Problem details => Please copy, exactly as they appear below, the lines from the one containing "## cell type report" through the one containing "multi-input combinational,183,0.397".

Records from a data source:
- - - -

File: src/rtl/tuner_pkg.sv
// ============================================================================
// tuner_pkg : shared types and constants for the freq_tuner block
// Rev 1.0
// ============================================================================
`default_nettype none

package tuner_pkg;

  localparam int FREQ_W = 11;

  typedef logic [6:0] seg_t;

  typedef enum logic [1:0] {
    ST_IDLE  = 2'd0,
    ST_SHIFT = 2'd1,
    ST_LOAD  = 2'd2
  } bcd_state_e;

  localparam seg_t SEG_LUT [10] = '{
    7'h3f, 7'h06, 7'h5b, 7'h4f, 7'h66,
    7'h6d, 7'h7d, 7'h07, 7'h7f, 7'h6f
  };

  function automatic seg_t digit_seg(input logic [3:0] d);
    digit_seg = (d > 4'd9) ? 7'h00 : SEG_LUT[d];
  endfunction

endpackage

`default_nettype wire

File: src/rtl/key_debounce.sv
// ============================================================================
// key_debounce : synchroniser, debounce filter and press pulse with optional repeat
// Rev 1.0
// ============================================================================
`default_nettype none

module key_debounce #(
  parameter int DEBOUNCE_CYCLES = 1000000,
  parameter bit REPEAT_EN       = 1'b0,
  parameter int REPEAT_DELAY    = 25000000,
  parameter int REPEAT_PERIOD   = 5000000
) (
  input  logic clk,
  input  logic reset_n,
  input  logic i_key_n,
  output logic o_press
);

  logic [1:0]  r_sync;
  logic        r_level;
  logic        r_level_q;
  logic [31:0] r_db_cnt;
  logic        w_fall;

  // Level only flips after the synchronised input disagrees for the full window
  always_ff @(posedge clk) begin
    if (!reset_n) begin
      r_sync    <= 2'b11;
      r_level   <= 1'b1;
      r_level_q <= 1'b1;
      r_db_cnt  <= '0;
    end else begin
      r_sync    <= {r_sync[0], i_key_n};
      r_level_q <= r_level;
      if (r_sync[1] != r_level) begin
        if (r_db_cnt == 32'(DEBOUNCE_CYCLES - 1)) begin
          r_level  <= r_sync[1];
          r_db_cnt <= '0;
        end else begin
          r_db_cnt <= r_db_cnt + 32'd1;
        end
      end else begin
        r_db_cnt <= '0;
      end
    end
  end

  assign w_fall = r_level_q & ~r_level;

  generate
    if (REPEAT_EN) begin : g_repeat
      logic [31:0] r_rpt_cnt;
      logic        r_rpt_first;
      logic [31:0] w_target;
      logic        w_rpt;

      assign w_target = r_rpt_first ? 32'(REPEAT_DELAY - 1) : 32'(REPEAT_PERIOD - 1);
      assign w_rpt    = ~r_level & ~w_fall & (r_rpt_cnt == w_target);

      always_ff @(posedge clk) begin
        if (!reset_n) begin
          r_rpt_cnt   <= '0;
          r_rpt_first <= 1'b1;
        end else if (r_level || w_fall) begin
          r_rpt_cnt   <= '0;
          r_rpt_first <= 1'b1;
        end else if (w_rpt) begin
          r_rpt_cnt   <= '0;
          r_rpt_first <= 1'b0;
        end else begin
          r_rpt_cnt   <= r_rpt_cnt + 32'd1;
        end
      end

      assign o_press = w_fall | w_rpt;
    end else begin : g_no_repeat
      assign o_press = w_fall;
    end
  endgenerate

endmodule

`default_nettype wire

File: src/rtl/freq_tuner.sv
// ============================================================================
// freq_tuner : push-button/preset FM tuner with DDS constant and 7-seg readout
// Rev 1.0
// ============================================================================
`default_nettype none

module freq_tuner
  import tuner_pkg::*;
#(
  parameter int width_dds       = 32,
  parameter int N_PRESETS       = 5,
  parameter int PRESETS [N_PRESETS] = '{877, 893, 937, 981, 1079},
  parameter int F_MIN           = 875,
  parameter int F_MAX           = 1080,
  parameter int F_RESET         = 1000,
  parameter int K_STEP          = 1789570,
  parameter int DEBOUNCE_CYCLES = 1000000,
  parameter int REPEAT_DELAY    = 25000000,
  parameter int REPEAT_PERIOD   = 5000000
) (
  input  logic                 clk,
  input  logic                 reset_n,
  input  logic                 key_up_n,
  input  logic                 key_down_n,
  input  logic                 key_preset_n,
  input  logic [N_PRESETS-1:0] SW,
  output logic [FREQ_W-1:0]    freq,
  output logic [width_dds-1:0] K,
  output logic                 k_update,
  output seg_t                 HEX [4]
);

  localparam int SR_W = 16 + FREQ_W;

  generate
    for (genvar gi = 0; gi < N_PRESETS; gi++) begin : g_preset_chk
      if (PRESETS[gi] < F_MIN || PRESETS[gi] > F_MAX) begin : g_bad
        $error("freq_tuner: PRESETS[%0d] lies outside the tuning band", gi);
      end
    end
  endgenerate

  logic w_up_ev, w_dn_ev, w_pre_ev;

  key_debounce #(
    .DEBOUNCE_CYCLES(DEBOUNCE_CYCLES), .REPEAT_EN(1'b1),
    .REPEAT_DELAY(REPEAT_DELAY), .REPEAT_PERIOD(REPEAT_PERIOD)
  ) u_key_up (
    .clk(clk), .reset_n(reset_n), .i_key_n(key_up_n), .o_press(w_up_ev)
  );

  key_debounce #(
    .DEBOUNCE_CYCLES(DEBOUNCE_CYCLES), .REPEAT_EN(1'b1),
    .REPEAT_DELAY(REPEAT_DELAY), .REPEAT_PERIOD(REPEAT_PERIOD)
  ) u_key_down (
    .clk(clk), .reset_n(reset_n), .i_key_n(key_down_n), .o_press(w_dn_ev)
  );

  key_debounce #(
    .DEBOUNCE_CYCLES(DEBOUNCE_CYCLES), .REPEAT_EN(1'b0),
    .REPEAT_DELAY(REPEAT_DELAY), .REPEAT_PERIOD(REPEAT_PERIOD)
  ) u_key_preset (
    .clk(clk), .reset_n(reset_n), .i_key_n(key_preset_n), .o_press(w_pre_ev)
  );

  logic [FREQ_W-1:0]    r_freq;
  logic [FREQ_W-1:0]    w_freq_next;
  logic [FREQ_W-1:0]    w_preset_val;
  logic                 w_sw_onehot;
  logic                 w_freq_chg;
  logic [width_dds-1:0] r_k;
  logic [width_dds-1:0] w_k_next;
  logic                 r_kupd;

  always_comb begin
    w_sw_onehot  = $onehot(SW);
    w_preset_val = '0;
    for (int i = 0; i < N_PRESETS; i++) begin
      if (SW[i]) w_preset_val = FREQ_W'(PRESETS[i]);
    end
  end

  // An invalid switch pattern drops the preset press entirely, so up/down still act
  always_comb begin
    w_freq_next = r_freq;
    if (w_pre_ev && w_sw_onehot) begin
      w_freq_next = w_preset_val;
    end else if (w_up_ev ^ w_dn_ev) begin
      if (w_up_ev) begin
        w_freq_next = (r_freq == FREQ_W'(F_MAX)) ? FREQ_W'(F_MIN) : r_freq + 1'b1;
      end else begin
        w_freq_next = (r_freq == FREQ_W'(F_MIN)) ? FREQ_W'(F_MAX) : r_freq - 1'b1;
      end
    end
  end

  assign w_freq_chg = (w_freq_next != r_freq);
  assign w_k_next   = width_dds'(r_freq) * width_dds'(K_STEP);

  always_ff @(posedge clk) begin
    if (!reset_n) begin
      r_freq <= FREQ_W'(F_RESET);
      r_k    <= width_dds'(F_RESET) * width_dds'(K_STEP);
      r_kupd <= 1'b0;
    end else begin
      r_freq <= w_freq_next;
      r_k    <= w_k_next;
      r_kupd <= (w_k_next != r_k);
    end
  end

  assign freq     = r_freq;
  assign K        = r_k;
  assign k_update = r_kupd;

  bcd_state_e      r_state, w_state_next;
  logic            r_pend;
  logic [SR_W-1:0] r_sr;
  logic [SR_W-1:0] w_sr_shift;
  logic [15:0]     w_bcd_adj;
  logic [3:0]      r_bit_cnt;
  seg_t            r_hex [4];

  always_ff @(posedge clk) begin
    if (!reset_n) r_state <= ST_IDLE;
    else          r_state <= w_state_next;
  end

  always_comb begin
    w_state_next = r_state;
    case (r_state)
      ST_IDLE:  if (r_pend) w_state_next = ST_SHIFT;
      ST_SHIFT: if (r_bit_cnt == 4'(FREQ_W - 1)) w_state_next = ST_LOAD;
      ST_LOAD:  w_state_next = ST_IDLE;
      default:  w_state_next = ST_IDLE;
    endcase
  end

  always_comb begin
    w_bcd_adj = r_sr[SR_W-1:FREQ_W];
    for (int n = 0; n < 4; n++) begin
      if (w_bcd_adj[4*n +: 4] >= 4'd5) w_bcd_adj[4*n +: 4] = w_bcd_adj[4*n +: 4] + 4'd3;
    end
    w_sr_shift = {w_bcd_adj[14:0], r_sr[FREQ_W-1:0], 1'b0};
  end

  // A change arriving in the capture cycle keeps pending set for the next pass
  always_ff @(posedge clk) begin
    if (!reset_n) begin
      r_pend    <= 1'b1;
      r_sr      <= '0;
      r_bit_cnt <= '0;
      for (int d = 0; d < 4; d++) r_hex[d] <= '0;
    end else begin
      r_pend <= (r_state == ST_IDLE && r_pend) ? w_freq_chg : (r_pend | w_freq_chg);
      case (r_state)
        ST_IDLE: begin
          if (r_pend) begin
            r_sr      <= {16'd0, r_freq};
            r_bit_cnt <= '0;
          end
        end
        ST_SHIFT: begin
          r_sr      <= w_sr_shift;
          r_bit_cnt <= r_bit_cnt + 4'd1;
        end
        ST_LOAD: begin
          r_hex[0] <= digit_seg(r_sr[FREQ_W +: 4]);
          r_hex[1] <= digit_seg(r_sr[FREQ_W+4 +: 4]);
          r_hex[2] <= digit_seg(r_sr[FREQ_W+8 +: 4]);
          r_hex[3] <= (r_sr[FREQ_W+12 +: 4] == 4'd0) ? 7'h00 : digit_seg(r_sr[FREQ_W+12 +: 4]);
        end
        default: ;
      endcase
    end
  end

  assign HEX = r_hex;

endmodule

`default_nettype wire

- - - -

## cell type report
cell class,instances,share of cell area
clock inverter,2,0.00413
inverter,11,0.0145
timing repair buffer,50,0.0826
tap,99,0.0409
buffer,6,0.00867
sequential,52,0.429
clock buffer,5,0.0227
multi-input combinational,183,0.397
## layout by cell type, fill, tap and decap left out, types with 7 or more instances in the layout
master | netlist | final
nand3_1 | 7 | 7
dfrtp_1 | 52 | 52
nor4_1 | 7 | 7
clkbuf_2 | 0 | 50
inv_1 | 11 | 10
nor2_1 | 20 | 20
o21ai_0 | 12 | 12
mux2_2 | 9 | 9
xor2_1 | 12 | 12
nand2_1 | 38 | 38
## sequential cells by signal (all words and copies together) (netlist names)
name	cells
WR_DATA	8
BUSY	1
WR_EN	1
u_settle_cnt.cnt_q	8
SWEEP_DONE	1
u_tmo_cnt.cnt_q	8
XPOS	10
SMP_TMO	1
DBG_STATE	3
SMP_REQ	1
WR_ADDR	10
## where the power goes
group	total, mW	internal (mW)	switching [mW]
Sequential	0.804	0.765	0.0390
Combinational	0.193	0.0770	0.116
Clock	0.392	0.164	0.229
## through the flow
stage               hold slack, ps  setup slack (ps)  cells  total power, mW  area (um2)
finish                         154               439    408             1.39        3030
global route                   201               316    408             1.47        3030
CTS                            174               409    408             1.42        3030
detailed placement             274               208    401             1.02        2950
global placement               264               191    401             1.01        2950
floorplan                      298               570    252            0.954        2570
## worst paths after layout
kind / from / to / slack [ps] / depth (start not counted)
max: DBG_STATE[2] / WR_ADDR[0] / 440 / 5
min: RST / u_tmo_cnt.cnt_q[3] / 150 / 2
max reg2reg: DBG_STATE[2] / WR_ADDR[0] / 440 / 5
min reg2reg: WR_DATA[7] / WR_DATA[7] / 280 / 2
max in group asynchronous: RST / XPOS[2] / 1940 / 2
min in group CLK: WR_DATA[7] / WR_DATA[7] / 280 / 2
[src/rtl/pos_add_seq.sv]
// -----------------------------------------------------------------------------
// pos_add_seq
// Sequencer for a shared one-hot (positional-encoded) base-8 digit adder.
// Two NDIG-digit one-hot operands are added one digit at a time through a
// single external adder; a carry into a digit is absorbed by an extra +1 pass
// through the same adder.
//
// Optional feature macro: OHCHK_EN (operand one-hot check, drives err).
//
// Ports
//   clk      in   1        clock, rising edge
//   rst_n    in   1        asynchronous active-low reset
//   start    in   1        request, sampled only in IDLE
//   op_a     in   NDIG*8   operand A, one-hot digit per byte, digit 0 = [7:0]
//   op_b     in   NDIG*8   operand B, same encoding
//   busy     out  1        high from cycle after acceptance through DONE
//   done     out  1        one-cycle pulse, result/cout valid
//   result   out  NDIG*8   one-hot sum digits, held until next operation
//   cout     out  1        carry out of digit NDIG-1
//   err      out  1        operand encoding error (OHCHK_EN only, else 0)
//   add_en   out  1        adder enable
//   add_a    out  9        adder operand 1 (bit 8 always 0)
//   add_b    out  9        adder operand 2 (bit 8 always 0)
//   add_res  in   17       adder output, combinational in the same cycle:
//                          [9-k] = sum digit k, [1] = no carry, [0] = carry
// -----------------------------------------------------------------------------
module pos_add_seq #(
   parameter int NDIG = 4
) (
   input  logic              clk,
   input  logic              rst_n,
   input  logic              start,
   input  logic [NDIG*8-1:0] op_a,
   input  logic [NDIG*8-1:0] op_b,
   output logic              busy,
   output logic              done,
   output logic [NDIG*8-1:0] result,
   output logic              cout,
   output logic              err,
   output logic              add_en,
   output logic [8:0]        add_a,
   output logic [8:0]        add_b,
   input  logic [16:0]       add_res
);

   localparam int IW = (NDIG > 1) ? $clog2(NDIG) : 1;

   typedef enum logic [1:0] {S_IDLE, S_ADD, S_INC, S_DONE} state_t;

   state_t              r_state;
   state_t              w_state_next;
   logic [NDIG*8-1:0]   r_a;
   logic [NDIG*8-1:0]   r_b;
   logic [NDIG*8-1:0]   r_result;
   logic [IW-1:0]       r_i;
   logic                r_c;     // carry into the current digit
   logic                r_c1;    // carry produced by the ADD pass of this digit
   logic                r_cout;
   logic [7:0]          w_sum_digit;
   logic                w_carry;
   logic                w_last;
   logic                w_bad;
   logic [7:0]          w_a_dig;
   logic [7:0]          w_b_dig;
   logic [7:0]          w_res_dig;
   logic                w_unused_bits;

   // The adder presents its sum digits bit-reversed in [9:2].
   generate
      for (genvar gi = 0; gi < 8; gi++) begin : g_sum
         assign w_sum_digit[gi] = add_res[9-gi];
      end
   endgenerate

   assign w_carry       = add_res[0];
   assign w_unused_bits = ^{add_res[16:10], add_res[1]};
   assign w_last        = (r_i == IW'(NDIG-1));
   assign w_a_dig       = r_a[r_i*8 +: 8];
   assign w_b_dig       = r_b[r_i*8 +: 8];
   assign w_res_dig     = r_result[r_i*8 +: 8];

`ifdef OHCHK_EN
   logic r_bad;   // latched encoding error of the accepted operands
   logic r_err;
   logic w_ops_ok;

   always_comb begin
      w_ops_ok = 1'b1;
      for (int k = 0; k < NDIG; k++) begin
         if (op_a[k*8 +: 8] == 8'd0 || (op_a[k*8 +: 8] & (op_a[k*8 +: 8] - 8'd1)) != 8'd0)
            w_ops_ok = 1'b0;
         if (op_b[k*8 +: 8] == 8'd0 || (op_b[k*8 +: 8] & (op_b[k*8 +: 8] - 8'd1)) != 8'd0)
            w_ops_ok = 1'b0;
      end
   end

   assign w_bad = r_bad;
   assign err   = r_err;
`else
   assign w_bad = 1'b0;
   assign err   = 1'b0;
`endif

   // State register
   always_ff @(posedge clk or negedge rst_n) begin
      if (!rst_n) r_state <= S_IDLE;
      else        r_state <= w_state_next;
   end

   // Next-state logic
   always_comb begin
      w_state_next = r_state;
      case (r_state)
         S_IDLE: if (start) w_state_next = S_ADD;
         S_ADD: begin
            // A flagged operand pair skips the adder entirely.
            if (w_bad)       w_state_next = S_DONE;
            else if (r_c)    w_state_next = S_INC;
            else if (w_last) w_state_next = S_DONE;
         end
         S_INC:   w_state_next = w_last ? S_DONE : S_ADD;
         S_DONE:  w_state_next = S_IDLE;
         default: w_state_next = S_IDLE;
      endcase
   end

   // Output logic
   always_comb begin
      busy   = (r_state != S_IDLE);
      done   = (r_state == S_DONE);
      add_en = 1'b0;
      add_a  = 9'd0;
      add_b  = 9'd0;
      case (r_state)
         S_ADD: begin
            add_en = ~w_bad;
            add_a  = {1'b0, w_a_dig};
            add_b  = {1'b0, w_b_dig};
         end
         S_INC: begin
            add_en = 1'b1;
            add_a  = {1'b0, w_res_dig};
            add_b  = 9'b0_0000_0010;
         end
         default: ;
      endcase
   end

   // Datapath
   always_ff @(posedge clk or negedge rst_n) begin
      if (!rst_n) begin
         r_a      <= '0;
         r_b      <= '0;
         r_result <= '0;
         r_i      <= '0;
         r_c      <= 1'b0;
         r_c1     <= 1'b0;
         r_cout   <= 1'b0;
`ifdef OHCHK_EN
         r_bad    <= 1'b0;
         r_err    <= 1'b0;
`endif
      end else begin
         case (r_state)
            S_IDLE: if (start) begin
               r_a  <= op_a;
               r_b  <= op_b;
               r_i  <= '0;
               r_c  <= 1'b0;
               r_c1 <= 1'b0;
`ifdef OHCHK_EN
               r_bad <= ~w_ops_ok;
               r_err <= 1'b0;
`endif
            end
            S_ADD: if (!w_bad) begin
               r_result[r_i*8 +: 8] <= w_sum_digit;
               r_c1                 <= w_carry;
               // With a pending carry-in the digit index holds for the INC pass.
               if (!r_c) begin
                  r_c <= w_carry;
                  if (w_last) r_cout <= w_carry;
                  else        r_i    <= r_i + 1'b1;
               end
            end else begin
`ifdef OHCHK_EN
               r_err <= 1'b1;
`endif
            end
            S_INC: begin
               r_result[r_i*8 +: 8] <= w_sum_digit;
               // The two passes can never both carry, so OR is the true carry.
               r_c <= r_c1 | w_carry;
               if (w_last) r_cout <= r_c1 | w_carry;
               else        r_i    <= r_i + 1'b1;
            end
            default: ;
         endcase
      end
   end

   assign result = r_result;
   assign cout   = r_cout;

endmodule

- - - -

Solution to this task =>
## cell type report
cell class,instances,share of cell area
clock inverter,2,0.00413
inverter,11,0.0145
timing repair buffer,50,0.0826
tap,99,0.0409
buffer,6,0.00867
sequential,52,0.429
clock buffer,5,0.0227
multi-input combinational,183,0.397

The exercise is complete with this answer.